Decision on college student's deportation delayed for one year

Friday, November 30, 2007By Kurt Eckert
The Argus


http://www.oregonlive.com


Alejandra Trujillo, the 20-year-old college student and illegal alien taken into custody by Immigration and Customs Enforcement Nov. 19, will remain in a Tacoma holding facility until a hearing next November, or until her family can raise $10,000 bail.

According to her Portland Community College advisor Brenda Maldonado, a judge at the Executive Office of Immigration Review said Wednesday that if Trujillo's bailed out, she can work with her attorney to apply for legal citizenship. She'll have a year to work on her papers," Maldonado said. "She had already begun that process."

Lorie Dankers, a spokesperson for ICE, says Trujillo last week agreed to return to her native Mexico willingly, then reneged on signing the paperwork.

While in the Tacoma facility, inmates are allowed unlimited free calls to foreign consulates and pro-bono attorneys, Dankers said. They may also make unlimited collect calls to family.

Sharon Rummery, a spokesperson for U.S. Citizenship and Immigration Services, says there are five main ways to become a legal permanent resident.

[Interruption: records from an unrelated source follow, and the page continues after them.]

### src/rtl/row_normalizer_pkg.sv
// Shared fixed-point widths for the FlashAttention output normalisation path.
// Divider inputs are signed Q8.8; divider quotients are signed Q0.7.
package row_normalizer_pkg;

   localparam int DIV_INPUT_W       = 16;
   localparam int DIV_INPUT_FRAC    = 8;
   localparam int QUOT_W            = 8;
   localparam int QUOT_FRAC         = 7;
   localparam int NORM_ROW_LEN      = 16;
   localparam int DEF_MAX_INFLIGHT  = 4;

endpackage

### src/rtl/row_normalizer.sv
// Divides one accumulated output row by its row sum through an external int_division
// block, keeping up to MAX_INFLIGHT divides outstanding, and hands the row downstream.
module row_normalizer
   import row_normalizer_pkg::*;
#(
   parameter int NUM_ELEMS    = NORM_ROW_LEN,
   parameter int MAX_INFLIGHT = DEF_MAX_INFLIGHT
) (
   input  logic                             clk,
   input  logic                             rst,
   input  logic                             vld_in,
   output logic                             rdy_out,
   input  logic [NUM_ELEMS*DIV_INPUT_W-1:0] row_in,
   input  logic [DIV_INPUT_W-1:0]           row_sum_in,
   output logic                             div_vld_out,
   input  logic                             div_rdy_in,
   output logic [DIV_INPUT_W-1:0]           div_numerator_out,
   output logic [DIV_INPUT_W-1:0]           div_denominator_out,
   input  logic                             div_vld_in,
   output logic                             div_rdy_out,
   input  logic [QUOT_W-1:0]                div_quotient_in,
   output logic                             vld_out,
   input  logic                             rdy_in,
   output logic [NUM_ELEMS*QUOT_W-1:0]      row_out
);

   localparam int IDX_W = (NUM_ELEMS > 1) ? $clog2(NUM_ELEMS) : 1;
   localparam int CNT_W = IDX_W + 1;
   localparam int INF_W = $clog2(MAX_INFLIGHT + 1);
   localparam logic [CNT_W-1:0] ROW_LEN  = CNT_W'(NUM_ELEMS);
   localparam logic [CNT_W-1:0] LAST_IDX = CNT_W'(NUM_ELEMS - 1);
   localparam logic [INF_W-1:0] INF_MAX  = INF_W'(MAX_INFLIGHT);

   typedef enum logic [1:0] {IDLE, RUN, OUT} norm_state_t;

   norm_state_t state, state_next;

   logic [CNT_W-1:0]                         issue_idx;
   logic [CNT_W-1:0]                         recv_idx;
   logic [INF_W-1:0]                         inflight;
   logic [NUM_ELEMS-1:0][DIV_INPUT_W-1:0]    row_reg;
   logic [DIV_INPUT_W-1:0]                   sum_reg;
   logic [NUM_ELEMS-1:0][QUOT_W-1:0]         quot_reg;

   logic accept;
   logic issue;
   logic receive;
   logic release_row;

   always_ff @(posedge clk) begin
      if (rst) begin
         state <= IDLE;
      end else begin
         state <= state_next;
      end
   end

   // Issue and collect are independent inside RUN; quotients come back in issue order,
   // so recv_idx alone places each one. Returns past the end of the row are dropped.
   always_comb begin
      state_next  = state;
      rdy_out     = 1'b0;
      div_vld_out = 1'b0;
      div_rdy_out = 1'b0;
      vld_out     = 1'b0;
      accept      = 1'b0;
      issue       = 1'b0;
      receive     = 1'b0;
      release_row = 1'b0;
      case (state)
         IDLE: begin
            rdy_out = 1'b1;
            accept  = vld_in;
            if (vld_in) begin
               state_next = RUN;
            end
         end
         RUN: begin
            div_rdy_out = 1'b1;
            div_vld_out = (issue_idx < ROW_LEN) && (inflight < INF_MAX);
            issue       = div_vld_out && div_rdy_in;
            receive     = div_vld_in && (recv_idx < ROW_LEN);
            if (receive && (recv_idx == LAST_IDX)) begin
               state_next = OUT;
            end
         end
         OUT: begin
            vld_out     = 1'b1;
            release_row = rdy_in;
            if (rdy_in) begin
               state_next = IDLE;
            end
         end
         default: begin
            state_next = IDLE;
         end
      endcase
   end

   assign div_numerator_out   = row_reg[issue_idx[IDX_W-1:0]];
   assign div_denominator_out = sum_reg;
   assign row_out             = quot_reg;

   always_ff @(posedge clk) begin
      if (rst) begin
         issue_idx <= '0;
         recv_idx  <= '0;
         inflight  <= '0;
         row_reg   <= '0;
         sum_reg   <= '0;
         quot_reg  <= '0;
      end else begin
         if (accept) begin
            row_reg <= row_in;
            sum_reg <= row_sum_in;
         end
         if (issue) begin
            issue_idx <= issue_idx + 1'b1;
         end
         if (receive) begin
            quot_reg[recv_idx[IDX_W-1:0]] <= div_quotient_in;
            recv_idx                      <= recv_idx + 1'b1;
         end
         case ({issue, receive})
            2'b10:   inflight <= inflight + 1'b1;
            2'b01:   inflight <= inflight - 1'b1;
            default: inflight <= inflight;
         endcase
         if (release_row) begin
            issue_idx <= '0;
            recv_idx  <= '0;
         end
      end
   end

   // A quotient is only legal while a row is still collecting.
   assert property (@(posedge clk) disable iff (rst)
      div_vld_in |-> ((state == RUN) && (recv_idx < ROW_LEN)));

endmodule

### config.mk
export PLATFORM = sky130hd
export DESIGN_NAME = row_normalizer
export DESIGN_NICKNAME = d
export VERILOG_FILES = /design/src/rtl/row_normalizer_pkg.sv /design/src/rtl/row_normalizer.sv
export SDC_FILE = /design/constraint.sdc
export NUM_CORES = 1
export LEC_CHECK = 0
export BUFFER_PORTS_ARGS = -buffer_cell sky130_fd_sc_hd__buf_2
export CELL_PAD_IN_SITES_DETAIL_PLACEMENT = 0
export CELL_PAD_IN_SITES_GLOBAL_PLACEMENT = 2
export CORE_MARGIN = 2
export CORE_UTILIZATION = 33
export DETAILED_ROUTE_END_ITERATION = 10
export GPL_TIMING_DRIVEN = 0
export PLACE_DENSITY = 0.88
export SLEW_MARGIN = 20
export SYNTH_ARGS = -nofsm -noshare
export SYNTH_HDL_FRONTEND = slang
export SYNTH_SLANG_ARGS = --single-unit
### constraint.sdc
create_clock -name clk -period 3.5 [get_ports clk]
set_input_delay 0.175 -clock clk [delete_from_list [all_inputs] [get_ports clk]]
set_output_delay 0.175 -clock clk [all_outputs]
set_load 0.01 [all_outputs]
Yosys cells after proc, flatten, opt, wreduce, memory -nomap -nowiden. Cells that the tools add are included. W data, S select, Z words.

Output and inout port bits: 164. Register bits: 415. Word-level logic and storage cells: 82. Input port bits: 286.

Magnitude comparators: 6. $add $sub $neg: 4. Equality and inequality tests: 8. Reductions and logical operators: 9. Mux-type cells: 18.

Operator list (number): $bwmux W128 (1); $bmux W16 S4 (1); $demux W8 S4 (1); $mux W16 (1); $add A5 B1 Y5 const B (2); $lt A4 B5 Y1 const B (2); $lt A5 B5 Y1 const B (2); $mux W1 (8); $mux W8 (1); $mux W2 (3); $ne A2 B2 Y1 const B (3); $pmux W2 S3 (1); $pmux W3 S2 (1); $eq A5 B4 Y1 const B (1); $logic_and A1 B1 Y1 (5); $eq A2 B1 Y1 const B (2); $eq A2 B2 Y1 const B (2); $ge A4 B1 Y1 const B (1); $add A3 B1 Y3 const B (1); $lt A3 B3 Y1 const B (1); $reduce_and A3 Y1 (1); $sub A3 B1 Y3 const B (1); $logic_not A2 Y1 (1); $reduce_bool A2 Y1 (1); $reduce_or A2 Y1 (1).

Depth between registers and ports, before layout. Gate-level depths: netlist of the first run.

Depth after elaboration: 6. Mapped depth: 8. Mapped depth without buffers: 7.

Least setup slack after synthesis of the first run. No wires, ideal clock.

Kind: register to register. From: reg state[0]. To: reg inflight[2]. Cell stages (with the launch flop): 8. Period minus slack after synthesis: 2.279 ns. Path buffers: 0. Required time: 3.430 ns. Setup slack: 1.221 ns. Arrival: 2.208 ns. Library setup time: 0.070 ns. Cells stage by stage: dfxtp_1 > nor4b_2 > nand2_1 > ha_1 > fa_1 > xnor2_1 > or3_1 > a21oi_1.

Longest elaborated chain between the ends: 4. Elaborated cells between the ends (all ways): 7. Those cells by class: 3 x eq/ne; 3 x mux; 1 x reduce/logical.

RTL lines: start: declaration (line row_normalizer.sv:36) `norm_state_t state, state_next;`; start signal: assignment (line row_normalizer.sv:54) `state <= state_next;`; $eq A2 B1 Y1 * (line row_normalizer.sv:70) `case (state)`; $mux W1 (line row_normalizer.sv:70); $eq A2 B1 Y1 / $eq A2 B2 Y1 (equally long branches) (line row_normalizer.sv:124) `case ({issue, receive})`; $pmux W3 S2 / $reduce_bool A2 Y1 (equally long branches); end signal: assignment (line row_normalizer.sv:125) `2'b10: inflight <= inflight + 1'b1;`; end signal: assignment (line row_normalizer.sv:126) `2'b01: inflight <= inflight - 1'b1;`; end signal: assignment (line row_normalizer.sv:127) `default: inflight <= inflight;`; end: declaration (line row_normalizer.sv:40) `logic [INF_W-1:0] inflight;`.

Every way passes the cells marked *; elsewhere a longest branch is shown, timed or not. A chain may end at the register's enable or synchronous reset.

Worst setup path after layout of the first run.
From: reg issue_idx[1]. To: out div_numerator_out[8].

Longest elaborated chain between the ends: 2.

RTL lines: start: declaration (line row_normalizer.sv:38) `logic [CNT_W-1:0] issue_idx;`; start signal: assignment (line row_normalizer.sv:118) `issue_idx <= issue_idx + 1'b1;`; $bmux W16 S4 (line row_normalizer.sv:100) `assign div_numerator_out = row_reg[issue_idx[IDX_W-1:0]];`; $mux W16 (not written as such) (line row_normalizer.sv:100); end: declaration (line row_normalizer.sv:17) `output logic [DIV_INPUT_W-1:0] div_numerator_out,`.

No other way between the ends. The select of a mux whose other input is x is not followed.

==> impl_metrics.toml, run 1 <==
[place]
portBuffers = 448
hpwl_mm = 49.6
routabilityCongestion = 0.908
place_area_mm2 = 0.0198

[logic_synthesis]
async_flop_share = 0
ys_seq_area_frac = 0.496
yosysTopAreaCellShare = 0.496
synth_flop_cell = "dfxtp_1"
synth_common_cells = "548 x nand2_1, 415 x dfxtp_1, 276 x a21oi_1, 178 x mux2i_1, 144 x nor2_1"
synth.avg_cell_area_um2 = 9.00
synth_fp_nets = 2156
synth_edf_count = 0
syn_area_mm2 = 0.0168
yosysTopAreaCell = "dfxtp_1"
synthMostInstantiatedCell = "nand2_1"
synthDistinctLibCells = 38
ys.warnings.count = 0
syn_inst = 1862
synthTopCellsByArea = "dfxtp_1 50%, nand2_1 12%, mux2i_1 11%"
ys_ff_latch = 415

[route]
detail-route-antenna-nets = 0
avgViaCountPerCell = 4.89
wl_mm = 66.8
post_drt_wl_per_cell_um = 19.9
vias = 16375
drtIter0Drc = 876
dr.pass1.iters = 6
drc_errors = 0

[sta]
worst_pin_slew_ns = 0.925
fmax_mhz = 315
slew_headroom = 0.382
finalSetupViolations = 0
rsz0062_at_grt = "false"
hold_viol = 0
period_needed_ns = 3.17
post-route-period-util = 0.906
final.setup.tns_ns = 0
clock_skew_ns = 0.0200
finalMaxSlewViolations = 0

[power]
clkPwrFrac = 0.439
swShare = 0.251
powerDensity_mw_per_mm2 = 469
seq_power_share = 0.442
combPwrFrac = 0.120
vdd_drop_max_mv = 0.328
p_total_w = 0.0114
total_leakage_power_nw = 10.8
switchingPower_w = 0.00285
p_int_w = 0.00852

[floorplanning]
num_io_pins = 450
die_y_um = 229
coreArea_mm2 = 0.0502
die_w_um = 229
rows = 82
initial_core_util = 0.334
die-area_mm2 = 0.0526

[global_routing]
grt_pass1_vias = 16647
grt_pass1_wl_mm = 98.3
gr-usage-all-layers = 0.245
grt_antenna_before_repair = 3
grt-ovfl-total = 0
grt_max_degree = 13

[clocking]
clockRootBuffer = "clkbuf_16"
cts.reportedPaths.clkPinSlew_ns = 0.06
holdBufCountCts = 283
numCtsBuffers = 46
clockBufferDepth = 3
post-cts-setup-buffer-count = 0
cts_resized = 0
htree_levels = 2
cts_tree = "done"
insertion_delay_ns = 0.58
cts.sinks = 415

[cells_and_area]
n_fill_cell = 4780
drive_above_1_share = 0.236
final_area_mm2 = 0.0242
area_growth_pct = 44.7
final_core_util = 0.483
antenna_cells = 0
largest_reg_flops = 256
nNetsFinal = 2936
seq_area_mm2 = 0.00831
multiInputGateArea_mm2 = 0.00778

[setup_path]
critPathCaptureType = "output pin"
cp_max_fo = 10
cp-start-kind = "register"
crit_required_ns = 3.32
arrival_ns = 2.99
worstSetupPathType = "register to output pin"

[outcome]
outcome = "completed"

[min_path]
hold_class = "input pin to register"

[run]
cap_violations = 0
[worst max-delay path, cell delays in order, from the launching register on]
cell and delay [ns]:
dfxtp_1 0.33, buf_4 0.25, buf_4 0.28, buf_4 0.29, mux2i_1 0.14, a22oi_1 0.44, mux2i_1 0.17, o21ai_1 0.30
buf_2 0.20
[final timing paths]
check	startpoint	endpoint	slack [ns]	depth (start not counted)
worst min-delay path	div_vld_in	state[1]$_SDFFE_PP0P_	0.11	4
worst max register to register	state[0]$_SDFFE_PP0P_	inflight[2]$_SDFFE_PP0P_	0.59	7
worst min register to register	row_reg[55]$_SDFFE_PP0P_	row_reg[55]$_SDFFE_PP0P_	0.45	2
worst max-delay path	issue_idx[1]$_SDFFE_PP0P_	div_numerator_out[8]	0.33	8
[final cells by class]
class                      instances  share of cell area
buffer                           147              0.0270
clock buffer                      68              0.0575
clock inverter                    14             0.00691
inverter                           4            0.000619
multi-input combinational       1296               0.321
sequential                       415               0.343
tap                              672              0.0347
timing repair buffer             732               0.210
[metal layers]
metal	GRT usage	wire length (um)	vias to the layer above	share of wire
met5	0	39	-	0.00058
met4	0.108	2850	6	0.043
met3	0.0469	4110	154	0.062
met2	0.413	31400	587	0.47
met1	0.306	28300	7793	0.42
li1	-	-	7835	-
[metrics by stage]
stage | instances | setup WS, ns | hold slack, ns
floorplan | 1862 | 1.22 | 0.311
global placement | 2982 | 0.678 | 0.420
detailed placement | 2982 | 0.643 | 0.420
CTS | 3347 | 0.333 | 0.000460
global route | 3348 | 0.299 | 0.140
finish | 3348 | 0.330 | 0.109
[placed cells by master (no fill, tap or decap), types with 2 or more instances in the layout]
cell type / count
bufinv_16: 3
clkbuf_16: 47
a22oi_1: 16
buf_4: 9
clkbuf_8: 14
o21ai_1: 16
mux4_2: 48
dlygate4sd3_1: 284
clkbuf_1: 109
nor2b_1: 5
buf_6: 3
inv_1: 4
nand4_2: 3
nand4_1: 2
dfxtp_1: 415
ha_1: 7
xor2_1: 5
mux2i_1: 178
and3_1: 2
nor2_1: 144
nand3_4: 12
xnor2_1: 3
nand2_1: 548
buf_1: 3
buf_2: 477
a32oi_1: 16
clkinv_2: 8
a21oi_1: 276
and2_1: 2
[cells by family after synthesis]
| logic type | count (synthesis) | synth area share |
|---|---|---|
| and+or+nand+nor | 727 | 0.179 |
| DFF | 415 | 0.496 |
| AOI/OAI and AO/OA | 327 | 0.104 |
| muxes | 226 | 0.171 |
| buffers and inverters | 151 | 0.0400 |
| xor gates and xnor gates | 8 | 0.00418 |
| adders and majority gates | 8 | 0.00642 |
[power groups by stage]
stage | clock network [W] | registers [W] | logic (W)
2_1_floorplan | 0 | 0.00509 | 0.000597
3_3_place_gp | 0 | 0.00512 | 0.00109
3_5_place_dp | 0 | 0.00513 | 0.00110
4_1_cts | 0.00507 | 0.00502 | 0.00136
5_1_grt | 0.00526 | 0.00504 | 0.00147
6_report | 0.00499 | 0.00502 | 0.00136
Power figures use the tool's default switching activity.
==> run 2: changes to the inputs <==
--- a/config.mk
+++ b/config.mk
@@ -5,14 +5,16 @@
 export SDC_FILE = /design/constraint.sdc
 export NUM_CORES = 1
 export LEC_CHECK = 0
+export ABC_AREA = 1
 export BUFFER_PORTS_ARGS = -buffer_cell sky130_fd_sc_hd__buf_2
 export CELL_PAD_IN_SITES_DETAIL_PLACEMENT = 0
 export CELL_PAD_IN_SITES_GLOBAL_PLACEMENT = 2
 export CORE_MARGIN = 2
-export CORE_UTILIZATION = 33
+export CORE_UTILIZATION = 31
 export DETAILED_ROUTE_END_ITERATION = 10
 export GPL_TIMING_DRIVEN = 0
-export PLACE_DENSITY = 0.88
+export PLACE_DENSITY = 0.9
+export SETUP_SLACK_MARGIN = 0.2
 export SLEW_MARGIN = 20
 export SYNTH_ARGS = -nofsm -noshare
 export SYNTH_HDL_FRONTEND = slang
==> impl_metrics.toml, run 2 <==
[outcome]
outcome = "completed"

[sta]
period_needed_ns = 3.20
post-route-period-util = 0.913
whs_ns = 0.0366
clock_skew_ns = 0.0109
final.setup.tns_ns = 0
rsz0062_at_grt = "false"
fmax_mhz = 313
hold_viol = 0
worst_pin_slew_ns = 0.933
finalSetupViolations = 0
setup_ws_ns = 0.303
slew_headroom = 0.378
finalMaxSlewViolations = 0

[setup_path]
r2r_start = "recv_idx[1]$_SDFFE_PP0P_"
arrival_ns = 3.02
r2r_cells = 10
cp-start-kind = "register"
r2r_end = "state[1]$_SDFFE_PP0P_"
crit_required_ns = 3.32
r2r_slack_ns = 0.94
cp_max_fo = 10
worstSetupPathType = "register to output pin"
critPathCaptureType = "output pin"

[cells_and_area]
drive_above_1_share = 0.167
nNetsFinal = 3692
final_area_mm2 = 0.0255
fin_cells = 4195
largest_reg_flops = 256
final_common_cell = "nand2_1"
area_growth_pct = 43.6
final_cell_mix = "596 x nand2_1, 470 x buf_2, 415 x dfxtp_1"

[route]
post_drt_wl_per_cell_um = 17.4
wl_mm = 73.1
avgViaCountPerCell = 4.69
drtIter0Drc = 1359
vias = 19692
dr.pass1.iters = 8
drc_errors = 0
detail-route-antenna-nets = 0

[floorplanning]
rows = 87
num_io_pins = 450
initial_core_util = 0.314
die_y_um = 243
die_w_um = 243
die-area_mm2 = 0.0592
coreArea_mm2 = 0.0565

[clocking]
cts.reportedPaths.clkPinSlew_ns = 0.06
numCtsBuffers = 48
insertion_delay_ns = 0.60
clockBufferDepth = 3
htree_levels = 2
cts_tree = "done"
post-cts-setup-buffer-count = 0
clockRootBuffer = "clkbuf_16"
cts.sinks = 415

[logic_synthesis]
synth_common_cells = "596 x nand2_1, 415 x dfxtp_1, 326 x nor2_1, 291 x a21oi_1, 282 x inv_1"
ys.warnings.count = 0
syn_area_mm2 = 0.0178
synth_fp_nets = 2909
ys_seq_area_frac = 0.468
async_flop_share = 0
syn_inst = 2615
yosysTopAreaCellShare = 0.468
synth_flop_cell = "dfxtp_1"
synthMostInstantiatedCell = "nand2_1"
yosysTopAreaCell = "dfxtp_1"
synth_edf_count = 0
synthDistinctLibCells = 24
synthTopCellsByArea = "dfxtp_1 47%, nand2_1 13%, a21oi_1 8.2%"
synth.avg_cell_area_um2 = 6.79
ys_ff_latch = 415

[global_routing]
grt_pass1_wl_mm = 110
grt_pass1_vias = 19385
gr-usage-all-layers = 0.239
grt-ovfl-total = 0
grt_max_degree = 13
grt_antenna_before_repair = 2

[power]
total_leakage_power_nw = 11.7
vdd_drop_max_mv = 0.320
powerDensity_mw_per_mm2 = 501

[min_path]
holdPathEnd = "issue_idx[0]$_SDFFE_PP0P_"
holdPathStages = 5
hold_class = "input pin to register"
min_from = "div_rdy_in"

[place]
hpwl_mm = 54.9
place_area_mm2 = 0.0209
portBuffers = 449
routabilityCongestion = 0.913
dp.cells = 3820
dpl_worst_slack_ns = 0.797

[run]
cap_violations = 0
## run 2: area by class of cell
| class | instances | area, um2 |
|---|---|---|
| Multi-Input combinational cell | 1727 | 7630 |
| Fill cell | 5905 | 31000 |
| Sequential cell | 415 | 8310 |
| Buffer | 183 | 733 |
| Tap cell | 756 | 946 |
| Timing Repair Buffer | 733 | 5090 |
| Clock buffer | 72 | 1440 |
| Inverter | 290 | 1090 |
| Clock inverter | 17 | 248 |
| Antenna cell | 2 | 5.00 |
## run 2: cells by family (layout without fill, tap and decap cells)
| logic type | Yosys count | after routing | synth area share |
|---|---|---|---|
| xor gates and xnor gates | 2 | 2 | 0.000987 |
| and+or+nand+nor | 1144 | 1144 | 0.261 |
| buffers and inverters | 473 | 1295 | 0.103 |
| adders and majority gates | 8 | 8 | 0.00606 |
| other | 0 | 2 | 0 |
| AOI/OAI and AO/OA | 573 | 573 | 0.162 |
| DFF | 415 | 415 | 0.468 |
## run 2: what timing repair did
item                                   4_1_cts  5_1_grt
setup endpoints to repair                    1        0
resized for setup                            1        0
endpoints found under the hold margin      282        0
hold buffers                               284        0
## run 2: per-layer routing
metal,part of all wire,up-vias,global-route usage
li1,-,9823,-
met1,0.44,9090,0.307
met2,0.47,625,0.407
met3,0.052,154,0.0317
met4,0.040,0,0.0938
met5,0,-,0
## run 2: per-stage QoR
stage	power, W	utilization
2_1_floorplan	0.00639	-
5_1_grt	0.0133	0.451
3_5_place_dp	0.00722	0.371
6_report	0.0128	0.451
3_3_place_gp	0.00718	0.371
4_1_cts	0.0129	0.451
## run 2: worst max path at each step
stage,depth (start not counted),to,slack [ns],start
after global routing,10,div_numerator_out[5],0.20,issue_idx[0]$_SDFFE_PP0P_
after floorplan,9,inflight[1]$_SDFFE_PP0P_,1.55,state[1]$_SDFFE_PP0P_
final,9,div_numerator_out[14],0.30,issue_idx[0]$_SDFFE_PP0P_
after global placement,9,div_numerator_out[6],0.78,issue_idx[0]$_SDFFE_PP0P_
after CTS,10,div_numerator_out[1],0.32,issue_idx[0]$_SDFFE_PP0P_
after detailed placement,9,div_numerator_out[6],0.80,issue_idx[0]$_SDFFE_PP0P_
## run 2: critical path, stage by stage (launching register included)
cell and delay [ns]:
dfxtp_1 0.39, clkbuf_1 0.66, clkbuf_1 0.52, nor2_1 0.08, nor2_1 0.12, nand2_1 0.06, nand3_1 0.11, nand3_1 0.14
nand2_1 0.16, buf_2 0.17
## run 2: where the power goes
| group | total, W | internal (W) | leakage (nW) | switching [W] |
|---|---|---|---|---|
| combinational | 0.00221 | 0.000812 | 7.42 | 0.00139 |
| clock | 0.00539 | 0.00329 | 0.831 | 0.00211 |
| sequential | 0.00518 | 0.00507 | 3.41 | 0.000109 |
| total | 0.0128 | 0.00917 | 11.7 | 0.00361 |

One can be petitioned by a family member or a potential employer.

"The employer would have to need your particular skill," Rummery said. "You need to have a degree."

Fear of persecution in your home country, or being a refugee processed elsewhere are two other ways, Rummery said.

The last possibility is to apply for a diversity or student visa through the federal Department of State.

Hillsboro police said Trujillo produced a Social Security card that wasn't hers when she went to have her driver's license renewed at the Tanasbourne Department of Motor Vehicles' office.

At a Nov. 19 hearing in Washington County Circuit Court, Trujillo pleaded guilty to misdemeanor fraud and was sentenced to time served and a $67 fine. She was then taken into ICE custody.

ICE agents have the authority to take individuals in the custody of other law enforcement agencies and begin deportation proceedings if they believe a federal immigration law has been violated, Dankers said.

Maldonado, who is from The U.S. territory of Puerto Rico, automatically received American citizenship at birth. She lived in Pennsylvania before moving to the Pacific Northwest, and earned a bachelors and masters degree from Washington State University.

"It makes me reflect back on what makes us different," Maldonado said. "I have a paper and a Social Security number. Otherwise, we're pretty much the same."